Can Dutch Women Be Politicians? A Discourse Analysis of Parliamentary Debates on Women’s Suffrage (1887 – 1916)
Summary
Although women are since 1916 allowed to become politicians in the Netherlands, an assumed discrepancy between their maternality and the political body is still present in contemporary Dutch society. To understand this implied incoherence, this thesis focusses on the Dutch debates on women’s suffrage from 1887 to 1916. It examines how the maternal body was historically constructed in the parliamentary debates to find out how this construction contradicts the Dutch somatic norm of the political body. First, a postmodernist epistemological framework with a feminist poststructuralist theoretical context is employed to create a solid theoretical understanding of the maternal and the political body. Drawing on existing literature in the field of sexual difference theory, somatic processes of in-and exclusion are identified and an understanding of the phallocentric notions that inform the political body is created. The theoretical insights are then brought into conservation with the findings of the critical discourse analysis that was conducted on the transcripts of the suffrage debates.
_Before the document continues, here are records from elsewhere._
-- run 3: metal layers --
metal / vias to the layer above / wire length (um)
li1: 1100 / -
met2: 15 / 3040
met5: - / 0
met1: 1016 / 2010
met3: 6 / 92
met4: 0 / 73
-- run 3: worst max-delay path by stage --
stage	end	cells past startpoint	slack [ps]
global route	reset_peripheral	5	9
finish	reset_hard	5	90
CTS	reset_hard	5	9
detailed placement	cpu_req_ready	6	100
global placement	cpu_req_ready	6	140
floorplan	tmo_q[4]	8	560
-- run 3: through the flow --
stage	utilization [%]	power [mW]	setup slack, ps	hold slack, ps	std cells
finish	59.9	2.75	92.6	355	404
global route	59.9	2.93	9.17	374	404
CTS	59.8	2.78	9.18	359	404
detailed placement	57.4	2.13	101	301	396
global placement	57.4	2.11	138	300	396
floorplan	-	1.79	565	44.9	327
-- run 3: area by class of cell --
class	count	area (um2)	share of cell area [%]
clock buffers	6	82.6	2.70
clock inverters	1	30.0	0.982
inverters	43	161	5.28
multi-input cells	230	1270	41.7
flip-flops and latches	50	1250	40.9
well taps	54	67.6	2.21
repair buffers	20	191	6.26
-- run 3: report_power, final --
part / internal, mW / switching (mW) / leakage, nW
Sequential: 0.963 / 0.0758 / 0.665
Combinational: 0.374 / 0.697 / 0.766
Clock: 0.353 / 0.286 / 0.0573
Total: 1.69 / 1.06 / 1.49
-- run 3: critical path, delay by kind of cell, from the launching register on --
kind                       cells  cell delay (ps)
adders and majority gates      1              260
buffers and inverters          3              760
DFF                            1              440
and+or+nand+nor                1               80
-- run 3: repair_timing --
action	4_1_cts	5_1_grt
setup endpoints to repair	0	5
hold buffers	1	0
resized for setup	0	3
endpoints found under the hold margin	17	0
`config.mk`:
```
export PLATFORM = sky130hd
export DESIGN_NAME = instr_encoder
export DESIGN_NICKNAME = d
export VERILOG_FILES = /design/src/rtl/instr_enc_pkg.sv /design/src/rtl/instr_pack.sv /design/src/rtl/instr_encoder.sv
export SDC_FILE = /design/constraint.sdc
export NUM_CORES = 1
export LEC_CHECK = 0
export CAP_MARGIN = 20
export CORE_MARGIN = 8
export CORE_UTILIZATION = 32
export DETAILED_ROUTE_END_ITERATION = 8
export SLEW_MARGIN = 20
export SYNTH_ARGS = -nofsm -noshare
export SYNTH_HDL_FRONTEND = slang
export SYNTH_SLANG_ARGS = --single-unit
```
`constraint.sdc`:
```
create_clock -name clk -period 2 [get_ports clk]
set_input_delay 0.3 -clock clk [delete_from_list [all_inputs] [get_ports clk]]
set_output_delay 0.3 -clock clk [all_outputs]
set_load 0.01 [all_outputs]
```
The analysis shows that the maternal body is represented as man’s unequal counterpart: ‘irrational’ and unable to transcend the influence of her feminine reproductive processes. She, therefore, does not fit into the masculine somatic norm of the political body. Furthermore, I argue that the maternal body and the political body where co-constructed from the beginning to exclude each other and that this constructed incoherence was accompanied by a demarcation between the public/private sphere, deeming the maternal body as matter out of place. The results show that a renegotiation of the political sphere itself is necessary if we want to establish a political space that is open for every(body).